→ Task statement
Take the entries that follow and return exactly the lines from the one holding "# After elaboration" through the one holding "logic [$bits(bus_i.req)-1:0] bus_req;", both included. Nothing else is needed.
++++ Data shown ++++
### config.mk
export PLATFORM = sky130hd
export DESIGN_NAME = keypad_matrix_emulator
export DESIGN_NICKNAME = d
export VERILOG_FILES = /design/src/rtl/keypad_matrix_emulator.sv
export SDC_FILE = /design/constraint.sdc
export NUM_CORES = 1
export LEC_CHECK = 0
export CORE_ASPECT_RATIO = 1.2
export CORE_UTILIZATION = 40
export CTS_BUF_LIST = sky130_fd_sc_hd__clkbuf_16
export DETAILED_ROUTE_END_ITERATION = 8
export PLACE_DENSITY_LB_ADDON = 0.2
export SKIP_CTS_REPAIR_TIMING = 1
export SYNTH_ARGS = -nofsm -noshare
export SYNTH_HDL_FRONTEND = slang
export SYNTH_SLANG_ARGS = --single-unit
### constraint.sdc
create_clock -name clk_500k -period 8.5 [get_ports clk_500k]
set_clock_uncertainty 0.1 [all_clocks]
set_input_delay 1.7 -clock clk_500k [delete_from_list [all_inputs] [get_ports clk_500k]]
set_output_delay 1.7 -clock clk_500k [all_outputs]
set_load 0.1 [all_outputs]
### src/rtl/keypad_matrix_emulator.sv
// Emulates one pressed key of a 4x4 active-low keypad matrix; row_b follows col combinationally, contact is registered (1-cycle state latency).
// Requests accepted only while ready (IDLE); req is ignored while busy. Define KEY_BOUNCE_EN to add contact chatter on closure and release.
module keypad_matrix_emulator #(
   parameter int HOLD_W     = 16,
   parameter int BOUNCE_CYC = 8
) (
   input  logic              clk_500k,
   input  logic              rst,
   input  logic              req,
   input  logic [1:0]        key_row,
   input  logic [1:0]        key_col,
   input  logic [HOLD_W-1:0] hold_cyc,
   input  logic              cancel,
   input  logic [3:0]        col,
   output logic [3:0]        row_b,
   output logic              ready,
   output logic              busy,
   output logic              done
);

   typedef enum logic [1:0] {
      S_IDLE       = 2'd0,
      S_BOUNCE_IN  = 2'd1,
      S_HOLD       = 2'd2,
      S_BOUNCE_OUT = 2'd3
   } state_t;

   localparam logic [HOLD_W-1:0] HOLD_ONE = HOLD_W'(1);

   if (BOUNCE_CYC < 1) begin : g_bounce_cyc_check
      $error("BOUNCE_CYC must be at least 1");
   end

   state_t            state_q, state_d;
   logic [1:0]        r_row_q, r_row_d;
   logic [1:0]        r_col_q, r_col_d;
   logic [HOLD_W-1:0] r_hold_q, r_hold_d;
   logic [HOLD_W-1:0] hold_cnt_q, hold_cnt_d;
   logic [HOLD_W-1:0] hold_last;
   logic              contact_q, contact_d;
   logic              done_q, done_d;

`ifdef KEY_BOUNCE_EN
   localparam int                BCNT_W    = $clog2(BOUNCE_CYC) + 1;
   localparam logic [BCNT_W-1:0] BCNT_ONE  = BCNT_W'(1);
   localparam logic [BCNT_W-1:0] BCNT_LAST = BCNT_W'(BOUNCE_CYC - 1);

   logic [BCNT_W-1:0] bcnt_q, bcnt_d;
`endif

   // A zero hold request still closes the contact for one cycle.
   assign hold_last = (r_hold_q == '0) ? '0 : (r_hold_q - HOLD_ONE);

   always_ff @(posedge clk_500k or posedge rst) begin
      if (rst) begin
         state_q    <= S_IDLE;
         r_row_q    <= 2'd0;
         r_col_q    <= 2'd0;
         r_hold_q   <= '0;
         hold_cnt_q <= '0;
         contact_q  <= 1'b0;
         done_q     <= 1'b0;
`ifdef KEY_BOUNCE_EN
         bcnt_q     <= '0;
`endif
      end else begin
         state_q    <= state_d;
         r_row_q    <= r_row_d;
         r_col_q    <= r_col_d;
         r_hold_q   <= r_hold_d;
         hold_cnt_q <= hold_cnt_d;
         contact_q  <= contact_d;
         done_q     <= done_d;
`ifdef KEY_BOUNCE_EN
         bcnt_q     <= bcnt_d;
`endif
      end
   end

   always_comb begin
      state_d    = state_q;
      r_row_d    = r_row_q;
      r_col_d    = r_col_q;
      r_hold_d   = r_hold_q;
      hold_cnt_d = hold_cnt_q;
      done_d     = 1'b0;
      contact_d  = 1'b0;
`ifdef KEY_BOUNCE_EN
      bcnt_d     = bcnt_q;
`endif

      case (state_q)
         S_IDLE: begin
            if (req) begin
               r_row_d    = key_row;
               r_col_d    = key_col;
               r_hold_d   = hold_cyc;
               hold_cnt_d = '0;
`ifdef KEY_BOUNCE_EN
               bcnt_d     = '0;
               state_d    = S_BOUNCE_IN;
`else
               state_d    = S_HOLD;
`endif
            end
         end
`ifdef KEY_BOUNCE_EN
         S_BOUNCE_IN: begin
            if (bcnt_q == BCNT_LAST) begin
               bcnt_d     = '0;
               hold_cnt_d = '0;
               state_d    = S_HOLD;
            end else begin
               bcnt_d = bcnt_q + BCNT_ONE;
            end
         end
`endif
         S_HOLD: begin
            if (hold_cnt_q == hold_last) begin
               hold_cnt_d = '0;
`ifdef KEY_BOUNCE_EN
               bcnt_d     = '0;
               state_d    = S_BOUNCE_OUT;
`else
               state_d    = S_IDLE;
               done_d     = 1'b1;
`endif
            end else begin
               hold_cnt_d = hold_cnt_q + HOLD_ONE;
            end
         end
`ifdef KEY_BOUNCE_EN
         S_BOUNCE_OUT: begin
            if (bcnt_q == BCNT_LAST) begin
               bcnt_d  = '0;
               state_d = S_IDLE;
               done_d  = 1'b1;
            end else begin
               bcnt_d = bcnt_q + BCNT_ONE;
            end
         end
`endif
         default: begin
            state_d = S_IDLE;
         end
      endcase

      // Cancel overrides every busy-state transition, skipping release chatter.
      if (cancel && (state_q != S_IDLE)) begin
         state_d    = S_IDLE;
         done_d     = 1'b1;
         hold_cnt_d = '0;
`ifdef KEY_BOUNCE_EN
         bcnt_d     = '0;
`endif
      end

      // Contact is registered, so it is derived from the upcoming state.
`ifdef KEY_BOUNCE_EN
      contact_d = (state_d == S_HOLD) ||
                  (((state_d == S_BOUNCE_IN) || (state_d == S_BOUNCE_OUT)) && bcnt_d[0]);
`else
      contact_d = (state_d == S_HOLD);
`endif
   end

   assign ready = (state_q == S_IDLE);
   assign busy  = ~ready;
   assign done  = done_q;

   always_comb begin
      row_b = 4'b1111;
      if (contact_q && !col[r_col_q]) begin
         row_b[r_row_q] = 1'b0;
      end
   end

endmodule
++++
++++ Data shown ++++
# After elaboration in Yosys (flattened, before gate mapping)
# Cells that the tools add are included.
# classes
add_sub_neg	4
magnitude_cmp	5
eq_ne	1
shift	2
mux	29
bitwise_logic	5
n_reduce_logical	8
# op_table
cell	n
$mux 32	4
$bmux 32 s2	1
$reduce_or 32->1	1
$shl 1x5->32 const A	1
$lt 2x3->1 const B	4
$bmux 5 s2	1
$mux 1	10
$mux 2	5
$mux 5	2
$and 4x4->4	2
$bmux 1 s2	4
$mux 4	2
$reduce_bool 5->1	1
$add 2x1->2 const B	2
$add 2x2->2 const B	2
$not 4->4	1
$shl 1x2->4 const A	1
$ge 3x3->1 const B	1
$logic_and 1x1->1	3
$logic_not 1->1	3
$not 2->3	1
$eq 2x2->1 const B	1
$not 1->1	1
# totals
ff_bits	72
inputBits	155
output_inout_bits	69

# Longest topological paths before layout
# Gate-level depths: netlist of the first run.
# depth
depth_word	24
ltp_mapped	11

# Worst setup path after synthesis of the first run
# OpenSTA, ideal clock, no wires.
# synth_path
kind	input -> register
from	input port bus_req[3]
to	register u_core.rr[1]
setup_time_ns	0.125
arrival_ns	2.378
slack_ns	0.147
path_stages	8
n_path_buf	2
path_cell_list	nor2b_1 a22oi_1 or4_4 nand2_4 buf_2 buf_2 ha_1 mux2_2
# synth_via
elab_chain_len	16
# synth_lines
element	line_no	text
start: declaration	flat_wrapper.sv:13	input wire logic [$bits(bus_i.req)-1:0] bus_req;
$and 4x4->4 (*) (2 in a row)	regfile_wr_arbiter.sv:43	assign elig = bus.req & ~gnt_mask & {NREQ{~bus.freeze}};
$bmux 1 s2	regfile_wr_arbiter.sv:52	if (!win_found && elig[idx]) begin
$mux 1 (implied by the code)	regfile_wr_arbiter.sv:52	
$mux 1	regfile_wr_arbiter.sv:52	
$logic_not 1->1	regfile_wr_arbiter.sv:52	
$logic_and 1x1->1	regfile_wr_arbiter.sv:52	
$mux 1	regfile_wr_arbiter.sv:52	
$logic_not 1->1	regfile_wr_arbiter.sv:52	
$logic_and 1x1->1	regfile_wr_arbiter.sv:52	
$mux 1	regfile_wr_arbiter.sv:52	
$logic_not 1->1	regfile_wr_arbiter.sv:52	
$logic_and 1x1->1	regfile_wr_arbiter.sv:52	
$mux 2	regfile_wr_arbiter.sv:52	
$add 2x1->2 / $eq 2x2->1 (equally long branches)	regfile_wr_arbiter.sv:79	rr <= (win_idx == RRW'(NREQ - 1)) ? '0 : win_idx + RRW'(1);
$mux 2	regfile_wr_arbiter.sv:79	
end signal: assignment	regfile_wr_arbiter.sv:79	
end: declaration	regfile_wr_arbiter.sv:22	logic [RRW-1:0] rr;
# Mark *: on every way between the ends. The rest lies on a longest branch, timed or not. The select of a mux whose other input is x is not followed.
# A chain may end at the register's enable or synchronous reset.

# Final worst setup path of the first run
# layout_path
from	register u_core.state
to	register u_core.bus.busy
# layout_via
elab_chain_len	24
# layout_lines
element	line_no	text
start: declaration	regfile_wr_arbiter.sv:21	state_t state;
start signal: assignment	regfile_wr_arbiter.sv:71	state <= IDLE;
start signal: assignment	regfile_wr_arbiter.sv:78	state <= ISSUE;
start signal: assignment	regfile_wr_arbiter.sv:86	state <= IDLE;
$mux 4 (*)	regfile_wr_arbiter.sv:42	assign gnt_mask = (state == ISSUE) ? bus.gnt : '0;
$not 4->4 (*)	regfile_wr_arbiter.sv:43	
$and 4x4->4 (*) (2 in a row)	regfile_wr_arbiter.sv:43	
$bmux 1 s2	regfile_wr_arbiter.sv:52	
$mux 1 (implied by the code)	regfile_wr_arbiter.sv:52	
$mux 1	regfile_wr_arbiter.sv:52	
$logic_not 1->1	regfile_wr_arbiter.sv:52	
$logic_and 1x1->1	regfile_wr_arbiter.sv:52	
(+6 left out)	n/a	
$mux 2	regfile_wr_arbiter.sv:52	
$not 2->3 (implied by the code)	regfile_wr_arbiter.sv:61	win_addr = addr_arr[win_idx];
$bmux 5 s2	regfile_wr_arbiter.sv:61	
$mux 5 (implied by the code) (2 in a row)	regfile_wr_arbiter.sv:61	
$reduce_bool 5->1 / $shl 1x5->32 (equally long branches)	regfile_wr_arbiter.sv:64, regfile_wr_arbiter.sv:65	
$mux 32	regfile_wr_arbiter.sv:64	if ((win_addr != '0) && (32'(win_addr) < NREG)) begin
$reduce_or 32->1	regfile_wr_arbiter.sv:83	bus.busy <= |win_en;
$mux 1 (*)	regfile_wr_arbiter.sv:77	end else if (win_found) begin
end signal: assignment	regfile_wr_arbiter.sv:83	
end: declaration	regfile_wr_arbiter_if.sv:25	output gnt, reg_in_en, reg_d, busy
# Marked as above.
++++
++++ Data shown ++++
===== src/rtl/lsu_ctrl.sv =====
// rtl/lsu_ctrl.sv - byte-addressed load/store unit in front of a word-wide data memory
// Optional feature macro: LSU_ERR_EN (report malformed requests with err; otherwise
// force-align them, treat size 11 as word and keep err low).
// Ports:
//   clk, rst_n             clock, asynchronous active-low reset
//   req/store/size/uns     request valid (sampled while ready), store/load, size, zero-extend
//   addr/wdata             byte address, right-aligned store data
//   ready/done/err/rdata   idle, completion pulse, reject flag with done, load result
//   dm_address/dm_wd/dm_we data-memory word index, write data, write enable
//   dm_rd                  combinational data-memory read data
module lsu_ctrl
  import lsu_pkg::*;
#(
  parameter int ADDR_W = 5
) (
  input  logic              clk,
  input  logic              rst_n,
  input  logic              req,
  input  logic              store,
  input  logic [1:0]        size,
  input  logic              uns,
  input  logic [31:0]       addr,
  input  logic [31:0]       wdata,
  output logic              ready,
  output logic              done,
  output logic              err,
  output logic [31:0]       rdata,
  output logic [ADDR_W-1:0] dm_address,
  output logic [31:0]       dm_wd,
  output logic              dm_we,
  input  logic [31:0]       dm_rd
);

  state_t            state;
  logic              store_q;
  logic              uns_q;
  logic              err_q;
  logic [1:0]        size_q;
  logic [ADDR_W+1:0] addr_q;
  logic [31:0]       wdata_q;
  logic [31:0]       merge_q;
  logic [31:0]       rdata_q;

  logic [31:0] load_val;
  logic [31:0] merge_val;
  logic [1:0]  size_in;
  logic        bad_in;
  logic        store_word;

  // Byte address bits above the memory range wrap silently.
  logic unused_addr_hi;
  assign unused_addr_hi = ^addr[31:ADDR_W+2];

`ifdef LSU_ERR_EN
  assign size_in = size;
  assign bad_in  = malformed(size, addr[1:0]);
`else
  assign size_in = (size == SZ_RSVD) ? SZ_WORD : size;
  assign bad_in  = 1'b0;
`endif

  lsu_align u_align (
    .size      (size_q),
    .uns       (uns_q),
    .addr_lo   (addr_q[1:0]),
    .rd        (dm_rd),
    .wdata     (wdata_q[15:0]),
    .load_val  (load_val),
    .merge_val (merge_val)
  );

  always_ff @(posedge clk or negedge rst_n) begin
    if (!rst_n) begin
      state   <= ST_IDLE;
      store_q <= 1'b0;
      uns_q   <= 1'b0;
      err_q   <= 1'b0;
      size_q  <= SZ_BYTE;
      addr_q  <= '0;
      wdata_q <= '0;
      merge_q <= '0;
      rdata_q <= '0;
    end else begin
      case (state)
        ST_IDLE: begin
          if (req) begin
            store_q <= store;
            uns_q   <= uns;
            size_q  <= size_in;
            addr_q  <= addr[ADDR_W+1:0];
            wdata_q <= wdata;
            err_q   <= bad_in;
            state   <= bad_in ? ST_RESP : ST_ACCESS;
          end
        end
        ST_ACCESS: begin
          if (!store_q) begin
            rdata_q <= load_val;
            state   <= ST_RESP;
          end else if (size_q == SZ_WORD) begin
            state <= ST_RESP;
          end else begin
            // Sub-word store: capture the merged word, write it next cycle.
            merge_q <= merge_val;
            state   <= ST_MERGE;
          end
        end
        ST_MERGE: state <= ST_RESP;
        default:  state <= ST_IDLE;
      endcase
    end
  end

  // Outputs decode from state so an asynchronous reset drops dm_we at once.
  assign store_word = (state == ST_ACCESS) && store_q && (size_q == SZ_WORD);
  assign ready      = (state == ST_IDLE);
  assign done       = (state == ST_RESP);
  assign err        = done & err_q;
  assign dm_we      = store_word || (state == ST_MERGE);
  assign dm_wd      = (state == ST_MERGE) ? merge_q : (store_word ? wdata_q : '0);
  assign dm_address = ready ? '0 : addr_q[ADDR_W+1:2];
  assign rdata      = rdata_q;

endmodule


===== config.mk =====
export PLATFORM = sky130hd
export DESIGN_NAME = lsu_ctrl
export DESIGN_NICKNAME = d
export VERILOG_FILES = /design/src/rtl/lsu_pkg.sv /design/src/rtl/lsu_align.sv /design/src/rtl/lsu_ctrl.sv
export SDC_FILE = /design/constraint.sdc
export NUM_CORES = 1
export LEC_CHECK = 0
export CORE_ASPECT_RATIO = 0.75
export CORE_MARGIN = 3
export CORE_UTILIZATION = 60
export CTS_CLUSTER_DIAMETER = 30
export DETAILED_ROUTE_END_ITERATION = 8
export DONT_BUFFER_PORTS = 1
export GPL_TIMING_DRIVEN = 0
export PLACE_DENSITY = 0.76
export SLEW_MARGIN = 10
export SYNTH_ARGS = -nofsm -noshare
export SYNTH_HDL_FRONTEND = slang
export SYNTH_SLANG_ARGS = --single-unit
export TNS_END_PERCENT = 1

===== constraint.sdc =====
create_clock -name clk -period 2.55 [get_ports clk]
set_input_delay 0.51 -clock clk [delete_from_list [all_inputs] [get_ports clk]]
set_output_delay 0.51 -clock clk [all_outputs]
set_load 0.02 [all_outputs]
++++
→ Worked solution
# After elaboration in Yosys (flattened, before gate mapping)
# Cells that the tools add are included.
# classes
add_sub_neg	4
magnitude_cmp	5
eq_ne	1
shift	2
mux	29
bitwise_logic	5
n_reduce_logical	8
# op_table
cell	n
$mux 32	4
$bmux 32 s2	1
$reduce_or 32->1	1
$shl 1x5->32 const A	1
$lt 2x3->1 const B	4
$bmux 5 s2	1
$mux 1	10
$mux 2	5
$mux 5	2
$and 4x4->4	2
$bmux 1 s2	4
$mux 4	2
$reduce_bool 5->1	1
$add 2x1->2 const B	2
$add 2x2->2 const B	2
$not 4->4	1
$shl 1x2->4 const A	1
$ge 3x3->1 const B	1
$logic_and 1x1->1	3
$logic_not 1->1	3
$not 2->3	1
$eq 2x2->1 const B	1
$not 1->1	1
# totals
ff_bits	72
inputBits	155
output_inout_bits	69

# Longest topological paths before layout
# Gate-level depths: netlist of the first run.
# depth
depth_word	24
ltp_mapped	11

# Worst setup path after synthesis of the first run
# OpenSTA, ideal clock, no wires.
# synth_path
kind	input -> register
from	input port bus_req[3]
to	register u_core.rr[1]
setup_time_ns	0.125
arrival_ns	2.378
slack_ns	0.147
path_stages	8
n_path_buf	2
path_cell_list	nor2b_1 a22oi_1 or4_4 nand2_4 buf_2 buf_2 ha_1 mux2_2
# synth_via
elab_chain_len	16
# synth_lines
element	line_no	text
start: declaration	flat_wrapper.sv:13	input wire logic [$bits(bus_i.req)-1:0] bus_req;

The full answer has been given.